Out of boredom I've decided to try and solve the integral to see if I could get the RHS expression. I've started with $$x = \tan{u}$$ and that substitution lead me to the following solution: $$\int{\frac{dx}{\sqrt{x^2+1}}} = \frac{1}{2}\ln{|\frac{1+\sin{(\arctan(x))}}{1 - \sin{(\arctan(x))}}|} +C$$

I wasn't sure whether it's correct so I've typed it up in an online derivative calculator and indeed got the original integral. So I'm wondering how can the solution differ by this much? Or is there a method to convert my expression into the original?
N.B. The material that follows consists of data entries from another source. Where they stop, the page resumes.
==> src/rtl/siren_sweeper.sv <==
// siren_sweeper: multi-mode square-wave siren generator (off / tone / wail / hi-lo).
// The half-period endpoint is registered; a free-running counter toggles the wave
// whenever it reaches the endpoint, and the endpoint is re-aimed on each toggle.
//
// mode_q | meaning
// -------+---------------------------------------------------------------
// OFF    | everything held at restart values, wave low
// TONE   | endpoint fixed at LO_HALF
// WAIL   | endpoint steps by STEP between LO_HALF and HI_HALF (dir DOWN/UP)
// HILO   | endpoint alternates LO_HALF / HI_HALF every DWELL toggles
//
// dir  | meaning
// -----+---------------------------------------------------------------
// DOWN | endpoint shrinking toward HI_HALF (frequency rising)
// UP   | endpoint growing toward LO_HALF; reaching LO_HALF ends one siren cycle
module siren_sweeper #(
  parameter int CNT_W   = 16,
  parameter int LO_HALF = 31250,
  parameter int HI_HALF = 17857,
  parameter int STEP    = 10,
  parameter int DWELL   = 200
) (
  input  logic             clock_25mhz,
  input  logic             reset,
  input  logic             enable,
  input  logic [1:0]       mode,
  output logic             audio_out,
  output logic [CNT_W-1:0] period_out,
  output logic             cycle_done
);

  localparam int DW_W = (DWELL > 1) ? $clog2(DWELL) : 1;

  localparam logic [1:0] M_OFF  = 2'b00;
  localparam logic [1:0] M_TONE = 2'b01;
  localparam logic [1:0] M_WAIL = 2'b10;
  localparam logic [1:0] M_HILO = 2'b11;

  localparam logic DIR_DOWN = 1'b0;
  localparam logic DIR_UP   = 1'b1;

  localparam logic [CNT_W-1:0] C_LO      = CNT_W'(LO_HALF);
  localparam logic [CNT_W-1:0] C_HI      = CNT_W'(HI_HALF);
  localparam logic [CNT_W:0]   C_LO_X    = (CNT_W+1)'(LO_HALF);
  localparam logic [CNT_W:0]   C_HI_X    = (CNT_W+1)'(HI_HALF);
  localparam logic [CNT_W:0]   C_STEP_X  = (CNT_W+1)'(STEP);
  localparam logic [CNT_W-1:0] C_STEP    = CNT_W'(STEP);
  localparam logic [DW_W-1:0]  C_DW_LAST = DW_W'(DWELL - 1);

  logic [CNT_W-1:0] r_count,    w_count_nxt;
  logic [CNT_W-1:0] r_endpoint, w_endpoint_nxt;
  logic             r_dir,      w_dir_nxt;
  logic [DW_W-1:0]  r_dwell,    w_dwell_nxt;
  logic             r_audio,    w_audio_nxt;
  logic             r_done,     w_done_nxt;
  logic [1:0]       r_mode_q,   w_mode_q_nxt;

  logic             w_restart;
  logic             w_toggle;
  logic [CNT_W:0]   w_count_inc_x;
  logic [CNT_W:0]   w_ep_x;
  logic [CNT_W:0]   w_ep_up_x;
  logic [CNT_W:0]   w_dn_limit_x;

  // Wide (CNT_W+1) arithmetic so neither the terminal compare nor the sweep can wrap.
  assign w_count_inc_x = {1'b0, r_count} + {{CNT_W{1'b0}}, 1'b1};
  assign w_ep_x        = {1'b0, r_endpoint};
  assign w_ep_up_x     = w_ep_x + C_STEP_X;
  assign w_dn_limit_x  = C_HI_X + C_STEP_X;

  // A mode change or OFF reloads restart values; >= tolerates an endpoint below count.
  assign w_restart = (mode != r_mode_q) || (r_mode_q == M_OFF);
  assign w_toggle  = (w_count_inc_x >= w_ep_x);

  // State register: synchronous reset wins over everything else.
  always_ff @(posedge clock_25mhz) begin
    if (reset) begin
      r_count    <= '0;
      r_endpoint <= C_LO;
      r_dir      <= DIR_DOWN;
      r_dwell    <= '0;
      r_audio    <= 1'b0;
      r_done     <= 1'b0;
      r_mode_q   <= mode;
    end else begin
      r_count    <= w_count_nxt;
      r_endpoint <= w_endpoint_nxt;
      r_dir      <= w_dir_nxt;
      r_dwell    <= w_dwell_nxt;
      r_audio    <= w_audio_nxt;
      r_done     <= w_done_nxt;
      r_mode_q   <= w_mode_q_nxt;
    end
  end

  // Next-state: restart, else toggle-driven endpoint update per mode, else count up.
  always_comb begin
    w_count_nxt    = r_count;
    w_endpoint_nxt = r_endpoint;
    w_dir_nxt      = r_dir;
    w_dwell_nxt    = r_dwell;
    w_audio_nxt    = r_audio;
    w_done_nxt     = 1'b0;
    w_mode_q_nxt   = r_mode_q;

    if (w_restart) begin
      w_count_nxt    = '0;
      w_endpoint_nxt = C_LO;
      w_dir_nxt      = DIR_DOWN;
      w_dwell_nxt    = '0;
      w_audio_nxt    = 1'b0;
      w_mode_q_nxt   = mode;
    end else if (w_toggle) begin
      w_count_nxt = '0;
      w_audio_nxt = ~r_audio;
      case (r_mode_q)
        M_WAIL: begin
          if (r_dir == DIR_DOWN) begin
            if (w_ep_x <= w_dn_limit_x) begin
              w_endpoint_nxt = C_HI;
              w_dir_nxt      = DIR_UP;
            end else begin
              w_endpoint_nxt = r_endpoint - C_STEP;
            end
          end else begin
            if (w_ep_up_x >= C_LO_X) begin
              w_endpoint_nxt = C_LO;
              w_dir_nxt      = DIR_DOWN;
              w_done_nxt     = 1'b1;
            end else begin
              w_endpoint_nxt = w_ep_up_x[CNT_W-1:0];
            end
          end
        end
        M_HILO: begin
          if (r_dwell == C_DW_LAST) begin
            w_dwell_nxt = '0;
            if (r_endpoint == C_HI) begin
              w_endpoint_nxt = C_LO;
              w_done_nxt     = 1'b1;
            end else begin
              w_endpoint_nxt = C_HI;
            end
          end else begin
            w_dwell_nxt = r_dwell + DW_W'(1);
          end
        end
        M_TONE:  w_endpoint_nxt = C_LO;
        default: w_endpoint_nxt = C_LO;
      endcase
    end else begin
      w_count_nxt = w_count_inc_x[CNT_W-1:0];
    end
  end

  // Outputs: enable gates the registered wave only; sweep state is unaffected.
  always_comb begin
    audio_out  = enable & r_audio;
    period_out = r_endpoint;
    cycle_done = r_done;
  end

endmodule

==> config.mk <==
export PLATFORM = sky130hd
export DESIGN_NAME = siren_sweeper
export DESIGN_NICKNAME = d
export VERILOG_FILES = /design/src/rtl/siren_sweeper.sv
export SDC_FILE = /design/constraint.sdc
export NUM_CORES = 1
export LEC_CHECK = 0
export CAP_MARGIN = 5
export CORE_MARGIN = 1.5
export CORE_UTILIZATION = 40
export CTS_BUF_LIST = sky130_fd_sc_hd__clkbuf_4 sky130_fd_sc_hd__clkbuf_8
export CTS_CLUSTER_SIZE = 14
export DETAILED_ROUTE_END_ITERATION = 8
export PLACE_DENSITY = 0.65
export RECOVER_POWER = 100
export REMOVE_ABC_BUFFERS = 1
export SYNTH_ARGS = -nofsm -noshare
export SYNTH_HDL_FRONTEND = slang
export SYNTH_SLANG_ARGS = --single-unit
==> constraint.sdc <==
create_clock -name clock_25mhz -period 3.9 [get_ports clock_25mhz]
set_input_delay 0.78 -clock clock_25mhz [delete_from_list [all_inputs] [get_ports clock_25mhz]]
set_output_delay 0.78 -clock clock_25mhz [all_outputs]
set_load 0.005 [all_outputs]
# Yosys cells after proc, flatten, opt, wreduce, memory -nomap -nowiden

Cells that the tools add are included.

$add $sub $neg: 4
$lt $le $gt $ge: 3
Equal/unequal tests: 6
Multiplexer cells: 17
Bitwise operators: 3
Reductions and logical operators: 9

Operator list:

| operator              | number |
|---|---|
| $mux 16               | 4 |
| $pmux 16 s2           | 1 |
| $add 16x1->17 const B | 1 |
| $add 16x4->17 const B | 1 |
| $ge 17x15->1 const B  | 1 |
| $ge 17x16->1          | 1 |
| $eq 16x15->1 const B  | 1 |
| $le 16x15->1 const B  | 1 |
| $sub 16x4->16 const B | 1 |
| $mux 14               | 1 |
| $add 8x1->8 const B   | 1 |
| $eq 8x8->1 const B    | 1 |
| $mux 8                | 1 |
| $mux 1                | 7 |
| $reduce_and 2->1      | 3 |
| $reduce_or 3->1       | 2 |
| $eq 2x2->1 const B    | 2 |
| $mux 2                | 2 |
| $logic_not 2->1       | 1 |
| $ne 2x2->1            | 1 |
| $ne 2x2->1 const B    | 1 |
| $not 1->1             | 2 |
| $pmux 1 s2            | 1 |
| $reduce_bool 2->1     | 1 |
| 3 further kinds       | 3 |

Register bits after elaboration: 45
Input bits: 5

# Depth between registers and ports, before layout

Gate-level depths: netlist of run 1.

Depth in word-level cells: 5
Depth in mapped cells: 16
Gate-level depth less buffers: 14

# Worst setup path after synthesis of run 1

Ideal clock, no wire load.

Kind: register to register
Start: register r_count[2]
End: register r_endpoint[1], in the netlist period_out[1]
Arrival time: 3.070 ns
Path slack: 0.710 ns
Stages on the path, launching flop included: 17
Path buffers: 2
Cell sequence: dfxtp_1 > and4_1 > clkbuf_1 > and2_1 > nand2_1 > nor2_1 > and3_1 > xor2_1 > ha_1 > a21oi_1 > nand2_1 > a221oi_1 > o211ai_2 > nand2_1 > clkbuf_1 > nor3_1 > a211o_1

Cells in the longest elaborated chain, start to end: 3

Ends and longest elaborated chain:

| what                       | line | source |
|---|---|---|
| from (decl)                | 50   | `logic [CNT_W-1:0] r_count, w_count_nxt;` |
| from (signal assigned)     | 86   | `r_count <= w_count_nxt;` |
| $add 16x1->17              | 66   | `assign w_count_inc_x = {1'b0, r_count} + {{CNT_W{1'b0}}, 1'b1};` |
| net w_count_inc_x[13]      | 60   | `logic [CNT_W:0] w_count_inc_x;` |
| $ge 17x16->1               | 73   | `assign w_toggle = (w_count_inc_x >= w_ep_x);` |
| $reduce_and 2->1 (no line) | n/a  |  |
| to (signal assigned)       | 87   | `r_endpoint <= w_endpoint_nxt;` |
| to (decl)                  | 51   | `logic [CNT_W-1:0] r_endpoint, w_endpoint_nxt;` |

The timed path passes the listed nets, and every way through them passes these cells.
A chain may end at the register's enable or synchronous reset.

# Worst setup path after layout of run 1

Start: register r_count[3]
End: register r_endpoint[4], in the netlist period_out[4]

Same word-level chain as after synthesis.

==> summary.txt, run 1 <==
GRT
  • Vias in the first global route: 3104
  • First-pass GRT wire length: around 16000 um
  • Total track usage: about 22%
  • Gr ovfl total: 0
  • Largest net degree at the start of global routing: 20
  • Initial antenna violation count: 0

Worst setup path
  • Startpoint Class: flop
  • CP dominant cell by count: nand2_1
  • WP data arrival: about 4000 ps
  • Buf/Inv on CP: 1
  • Crit path max-delay family: compound AO/OA/AOI/OAI gates
  • CP max FO: 6
  • Slowest Stage Delay on Critical Path: 420 ps
  • Cell Chain, Critical Path: and4_2, and2_1, nand2_1, nor2_1, and3_1, xor2_1, ha_1, a21oi_1, nand2_1, a221oi_2, o211ai_1, buf_4, a31oi_2, nand2_1, o22a_1
  • Critical Path RT: 4110 ps
  • Slowest CP cell: dfxtp_1
  • CP Class: flop to flop
  • Setup crit end kind: flop

Clocking
  • Root Driver: clkbuf_8
  • Bufs on Longest Clock Path: 2
  • Clock Sinks: between 40 and 50
  • CTS buffer count: 5
  • CTS tree: yes
  • Cts hold-fix bufs: 0
  • H-Tree Depth: 2
  • Clock Pin Slew Worst Setup and Hold Paths: approximately 100 ps
  • Worst-skew pair later-pin latency: 310 ps

Floorplan
  • DIE HEIGHT: 95.8 um
  • # rows: 33
  • Initial core utilization: approximately two fifths
  • Full die area: about 0.0092 sq mm
  • Die X: between 90 and 100 um
  • Num ports: 23
  • Core area: 0.00826 sq mm

Power
  • Seq pwr share: between 50% and 60%
  • Switching Fraction: between 20% and 30%
  • Peak VDD IR: 0.189 mV
  • Combinational power share: 4.4%
  • P_int: 0.675 mW
  • Total power: ~0.88 mW
  • Lkg Pwr: between 1 and 1.5 nW
  • NetSw: 0.203 mW
  • Pwr/cell area: around 230 mW/mm^2
  • Clock network power share: between 40% and 50%

STA
  • Relative slew slack: 47.8%
  • Period utilization: 96.4%
  • Pins Over Slew Limit: 0
  • Finish-stage setup viols: 0
  • Least-Margin Pin Slew: around 780 ps
  • Clock skew: roughly 15 ps
  • Achievable Freq: 0.266 GHz
  • Setup_tns: 0 ps
  • Final Hold Viols: 0
  • Min cycle time layout: roughly 3800 ps

Final layout
  • Net count, final: between 400 and 500
  • Fillers: around 850
  • Share of post-route cells with drive strength above 1: between 7 and 8%
  • Final core occ: 46.0%
  • Finished Layout Cells: approximately 560
  • Area delta synth->final: 10.4%
  • # diodes: 0

Status
  • Run status: complete, no violations

Logic synthesis
  • Post-Synthesis Cells: between 400 and 500
  • Synth Warn #: 0
  • Mean Syn Cell Area: between 7 and 8 sq um
  • Synth top cells by count: 43 x dfxtp_1, 37 x a21oi_1, 34 x nand2_1, 31 x nand3_1, 29 x nor2_1
  • #FFs+latches synth: 45
  • Post-synthesis sequential area ratio: about a quarter
  • Number of synthesized flops with an enable pin: 2
  • Ys async rst share: 0%
  • Main area contributors after synthesis: dfxtp_1 25%, ha_1 7.3%, a21oi_1 5.4%, xnor2_1 5.3%, nand3_1 4.5%
  • Synth top area share: between 20% and 30%
  • Most frequent cell after synthesis: dfxtp_1
  • Cell taking the most area after synthesis: dfxtp_1
  • Area of the mapped netlist: 0.00344 sq mm
  • Synth unique cells: 67
  • Top_reg_cell synth: dfxtp_1

Route
  • DR WL/cell: roughly 18 um
  • Routed Antenna Nets: 0
  • Vias: 3411
  • Drt via density: slightly above 6
  • Drt first pass iters: 6
  • Iteration-0 DRC Markers: about 330
  • Post-Route WL: 9870 um
  • DR DRC count: 0

Placed design
  • IO buf count: 22
  • Placed cells: approximately 540
  • DP HPWL: 7190 um
  • GPL Wtd Cong: ~0.96

Run
  • # Max-Cap Violations: 0

Hold path
  • Worst Hold Class: flop to flop
sequential cells by signal, summed over array words and instances (netlist names):
name	flops
r_dir	1
r_audio	1
period_out	16
r_count	16
r_mode_q	2
cycle_done	1
r_dwell	8
layout make-up:
type	instances	area [sq um]	share of cell area, %
Clock inverter	3	50.0	1.32
Tap cell	105	131	3.46
Sequential cell	45	921	24.2
Timing Repair Buffer	30	269	7.08
Multi-Input combinational cell	346	2280	60.0
Inverter	21	78.8	2.07
Clock buffer	5	68.8	1.81
layout by cell type, fill, tap and decap left out, types with 3 or more instances in the layout:
master           Yosys  final
a211o_1              3      3
a211oi_1             5      5
a21oi_1             37     37
a31oi_1              5      4
and2_1               6      5
and3_1               9      9
buf_4                1      5
clkbuf_1             7      3
clkbuf_8             6      5
clkdlybuf4s50_1      0      4
dfxtp_1             43     43
dlygate4sd3_1        0     18
ha_1                20     20
inv_1               21     21
nand2_1             34     34
nand2b_1             3      3
nand3_1             31     31
nand4_1             10     10
nor2_1              29     29
nor2b_1             18     18
nor3_1              14     14
nor4_1               9      9
o21ai_0             22     22
o21bai_1             3      3
o31ai_1              4      3
or3_1                4      4
or4_1                3      3
xnor2_1             21     21
xor2_1               9      9
power by group through the flow:
| stage | clock, mW | combinational [mW] | sequential (mW) |
|---|---|---|---|
| floorplan | 0 | 0.0228 | 0.478 |
| global placement | 0 | 0.0375 | 0.478 |
| detailed placement | 0 | 0.0374 | 0.479 |
| CTS | 0.379 | 0.0376 | 0.468 |
| global route | 0.400 | 0.0424 | 0.469 |
| finish | 0.371 | 0.0383 | 0.468 |
layer usage:
layer	vias to the layer above	part of all wire [%]	track usage [%]
li1	1631	-	-
met1	1561	44	30.1
met2	190	45	34.7
met3	29	9.0	4.66
met4	0	2.5	6.50
met5	-	0	0
worst reg2reg max path: stages (launching register included):
cell,delay [ps]
dfxtp_1,420
and4_2,310
and2_1,160
nand2_1,60
nor2_1,210
and3_1,210
xor2_1,200
ha_1,290
a21oi_1,140
nand2_1,80
a221oi_2,410
o211ai_1,300
buf_4,230
a31oi_2,270
nand2_1,160
o22a_1,230
what timing repair did:
item,in CTS,in global routing
buffers inserted,0,2
setup endpoints to repair,0,7
gates resized for setup,0,5
worst paths after layout:
kind,to,slack (ps),start,cells past startpoint
min reg2reg,r_dwell[1],490,r_dwell[1],2
max reg2reg,period_out[4],140,r_count[3],15
max,period_out[4],140,r_count[3],15
min,r_dwell[1],490,r_dwell[1],2
kinds of logic (layout without fill, tap and decap cells):
family,Yosys count,count (layout),synth area share (%)
and+or+nand+nor,180,180,27.1
AOI/OAI and AO/OA,113,114,22.8
DFF,45,45,26.7
muxes,2,2,0.581
buffers and inverters,44,59,7.81
adders and majority gates,20,20,7.26
xor gates and xnor gates,30,30,7.63
through the flow:
step           instance area (sq um)  hold slack [ps]  setup WS [ps]
2_1_floorplan                   3250              452            501
3_3_place_gp                    3650              465            434
3_5_place_dp                    3650              479            288
4_1_cts                         3770              493            290
5_1_grt                         3800              520          -3.79
6_report                        3800              492            139
Note: power is estimated with default switching activity, not from simulation.
==> run 2, diff against run 1 <==
--- a/config.mk
+++ b/config.mk
@@ -17,3 +17,4 @@
 export SYNTH_ARGS = -nofsm -noshare
 export SYNTH_HDL_FRONTEND = slang
 export SYNTH_SLANG_ARGS = --single-unit
+export TNS_END_PERCENT = 1
==> summary.txt, run 2 (synthesis results as in run 1) <==
Worst setup path
  • Register-to-Register Path Depth: 14
  • R2R Setup Slk: 300 ps
  • Reg-to-reg endpoint: period_out[1]
  • Slowest Stage Delay on Critical Path: a little over 400 ps
  • Startpoint Class: flop
  • WP data arrival: 3800 ps
  • Levels on crit path: 14
  • CP dominant cell by count: nand2_1
  • Critical Path End: period_out[1]
  • Crit path max-delay family: simple AND/OR/NAND/NOR gates
  • Buf/Inv on CP: 1
  • Worst flop-to-flop path startpoint: r_count[2]
  • Critical Path RT: between 4000 and 5000 ps
  • Cell Chain, Critical Path: and4_1, and2_1, nand2_1, nor2_1, and3_1, xor2_1, ha_1, nand4_1, nor3_1, a221oi_1, o211ai_2, nand2_1, buf_4, a211o_1
  • Crit path from: r_count[2]
  • CP Class: flop to flop
  • CP max FO: 9
  • Setup crit end kind: flop
  • Slowest CP cell: o211ai_2

Route
  • Iteration-0 DRC Markers: approximately 320
  • Drt via density: 5.99
  • DR WL/cell: 17.3 um
  • Vias: ~3300
  • DR DRC count: 0
  • Routed Antenna Nets: 0
  • Post-Route WL: roughly 9500 um
  • Drt first pass iters: 5

Floorplan
  • Full die area: approximately 0.0092 sq mm
  • Num ports: 23
  • Core area: between 0.008 and 0.009 sq mm
  • # rows: 33
  • Initial core utilization: roughly two fifths
  • DIE HEIGHT: 95.8 um
  • Die X: around 96 um

Power
  • NetSw: 0.201 mW
  • Seq pwr share: 53.4%
  • P_int: 0.675 mW
  • Clock network power share: around 42%
  • Pwr/cell area: about 230 mW/mm^2
  • Lkg Pwr: about 1.4 nW
  • Combinational power share: under 10%
  • Peak VDD IR: ~0.19 mV
  • Switching Fraction: between 20% and 30%

GRT
  • Gr ovfl total: 0
  • Initial antenna violation count: 0
  • Vias in the first global route: ~3100
  • First-pass GRT wire length: 15600 um
  • Largest net degree at the start of global routing: 20
  • Total track usage: about 22%

Clocking
  • Clock Sinks: 45
  • Clock Pin Slew Worst Setup and Hold Paths: around 100 ps
  • CTS buffer count: 5
  • Root Driver: clkbuf_8
  • Bufs on Longest Clock Path: 2
  • Cts hold-fix bufs: 0
  • CTS tree: yes
  • H-Tree Depth: 2
  • Worst-skew pair later-pin latency: around 310 ps

Hold path
  • Worst Hold Class: flop to flop

STA
  • Final Hold Viols: 0
  • Pins Over Slew Limit: 0
  • Setup_tns: 0 ps
  • Least-Margin Pin Slew: 798 ps
  • Achievable Freq: around 0.28 GHz
  • Min cycle time layout: roughly 3600 ps
  • Finish-stage setup viols: 0
  • Unrepaired setup endpoints after global routing: yes
  • Period utilization: 92.2%
  • Clock skew: around 14 ps
  • Relative slew slack: between 40% and 50%

Final layout
  • FF/Latch Area: ~900 sq um
  • # diodes: 0
  • Share of post-route cells with drive strength above 1: under 10%
  • Area delta synth->final: 9.48%
  • Most frequent cells in the layout: 43 x dfxtp_1, 37 x a21oi_1, 34 x nand2_1
  • Fillers: between 800 and 900
  • Area taken by multi-input logic gates: about 0.0023 sq mm
  • Commonest non-fill, non-tap cell in the layout: dfxtp_1
  • Net count, final: ~470
  • Final core occ: a little under half

Placed design
  • DP HPWL: 7190 um
  • GPL Wtd Cong: between 0.9 and 1
  • IO buf count: 22

Status
  • Run status: complete, no violations

Run
  • # Max-Cap Violations: 0
-- run 2: cell type report --
| type | instances | area share (%) |
|---|---|---|
| well taps | 105 | 3.48 |
| inverters | 21 | 2.09 |
| multi-input cells | 345 | 60.1 |
| flip-flops and latches | 45 | 24.4 |
| clock buffers | 5 | 1.82 |
| clock inverters | 3 | 1.33 |
| repair buffers | 28 | 6.74 |
-- run 2: how the worst min path moves through the flow --
stage	cells after the start	slack, ps	to	from
after floorplan	2	450	r_dwell[7]	r_dwell[7]
after global placement	2	470	r_dwell[7]	r_dwell[7]
after detailed placement	2	480	r_dwell[1]	r_dwell[1]
after CTS	2	490	r_dwell[1]	r_dwell[1]
after global routing	2	520	r_dwell[0]	r_dwell[0]
final	2	490	r_dwell[1]	r_dwell[1]
-- run 2: through the flow --
stage               setup slack (ps)  cell area (sq um)  std cells  hold slack, ps  total power, mW
floorplan                        501               3250        411             452            0.501
global placement                 434               3650        544             465            0.516
detailed placement               288               3650        544             479            0.516
finish                           303               3770        552             489            0.877
CTS                              290               3770        552             493            0.885
global route                   -44.4               3770        552             520            0.910
-- run 2: power by group through the flow --
stage / Combinational, mW / Clock (mW) / Sequential [mW]
3_3_place_gp: 0.0375 / 0 / 0.478
2_1_floorplan: 0.0228 / 0 / 0.478
6_report: 0.0385 / 0.370 / 0.468
5_1_grt: 0.0422 / 0.398 / 0.469
4_1_cts: 0.0376 / 0.379 / 0.468
3_5_place_dp: 0.0374 / 0 / 0.479
-- run 2: worst register-to-register path, stage by stage, from the launching register on --
cell and delay (ps):
dfxtp_1 400, and4_1 310, and2_1 170, nand2_1 60
nor2_1 210, and3_1 210, xor2_1 80, ha_1 310
nand4_1 130, nor3_1 250, a221oi_1 120, o211ai_2 410
nand2_1 300, buf_4 250, a211o_1 280
-- run 2: metal layers --
metal	vias up	wire (um)	GRT usage, %
met3	21	693	4.66
met1	1520	4360	30.1
li1	1621	-	-
met5	-	0	0
met4	0	198	6.50
met2	145	4280	34.7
If there is such a method then I'm really not seeing it.

There is no difference. Note that $$\sin(\theta)=\frac{\tan(\theta)}{\sqrt{1+\tan^2(\theta)}}.$$ Then, you have $$\theta=\arctan(x)$$ and you get $$\ln\left|\frac{1+\frac{x}{\sqrt{1+x^2}}}{1-\frac{x}{\sqrt{1+x^2}}}\right|$$ and you are done.